=== Problem ===
Find the line with "setup buffers: 0 / 5" in the records below. Copy it and every line after it, up to and including the line with "worst max-delay path".

Stored items
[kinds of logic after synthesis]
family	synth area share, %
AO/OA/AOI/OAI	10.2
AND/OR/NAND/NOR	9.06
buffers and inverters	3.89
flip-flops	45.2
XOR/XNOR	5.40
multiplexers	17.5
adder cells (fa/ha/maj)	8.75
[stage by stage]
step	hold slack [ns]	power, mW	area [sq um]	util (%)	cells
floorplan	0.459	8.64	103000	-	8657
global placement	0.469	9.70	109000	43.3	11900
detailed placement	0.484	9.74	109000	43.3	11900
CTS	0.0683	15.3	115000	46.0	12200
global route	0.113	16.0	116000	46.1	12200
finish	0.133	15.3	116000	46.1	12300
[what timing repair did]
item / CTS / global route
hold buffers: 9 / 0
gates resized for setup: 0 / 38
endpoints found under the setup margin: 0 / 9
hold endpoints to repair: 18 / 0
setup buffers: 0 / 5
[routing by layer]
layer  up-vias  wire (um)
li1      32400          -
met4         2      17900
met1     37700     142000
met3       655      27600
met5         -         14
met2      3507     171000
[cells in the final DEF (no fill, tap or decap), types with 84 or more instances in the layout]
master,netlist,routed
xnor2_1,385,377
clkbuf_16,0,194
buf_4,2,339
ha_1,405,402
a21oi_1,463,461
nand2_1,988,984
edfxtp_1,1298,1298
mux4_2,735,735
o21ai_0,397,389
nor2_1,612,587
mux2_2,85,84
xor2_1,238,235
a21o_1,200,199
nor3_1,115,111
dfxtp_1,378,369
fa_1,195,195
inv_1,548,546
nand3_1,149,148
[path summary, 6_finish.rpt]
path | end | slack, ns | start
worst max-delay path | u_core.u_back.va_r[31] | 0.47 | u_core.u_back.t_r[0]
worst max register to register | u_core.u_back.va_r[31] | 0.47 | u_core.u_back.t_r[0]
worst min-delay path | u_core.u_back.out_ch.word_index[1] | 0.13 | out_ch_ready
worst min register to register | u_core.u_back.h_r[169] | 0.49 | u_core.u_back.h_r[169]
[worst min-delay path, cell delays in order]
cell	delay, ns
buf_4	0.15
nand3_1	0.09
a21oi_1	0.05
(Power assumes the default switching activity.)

=== Result of the task ===
setup buffers: 0 / 5
[routing by layer]
layer  up-vias  wire (um)
li1      32400          -
met4         2      17900
met1     37700     142000
met3       655      27600
met5         -         14
met2      3507     171000
[cells in the final DEF (no fill, tap or decap), types with 84 or more instances in the layout]
master,netlist,routed
xnor2_1,385,377
clkbuf_16,0,194
buf_4,2,339
ha_1,405,402
a21oi_1,463,461
nand2_1,988,984
edfxtp_1,1298,1298
mux4_2,735,735
o21ai_0,397,389
nor2_1,612,587
mux2_2,85,84
xor2_1,238,235
a21o_1,200,199
nor3_1,115,111
dfxtp_1,378,369
fa_1,195,195
inv_1,548,546
nand3_1,149,148
[path summary, 6_finish.rpt]
path | end | slack, ns | start
worst max-delay path | u_core.u_back.va_r[31] | 0.47 | u_core.u_back.t_r[0]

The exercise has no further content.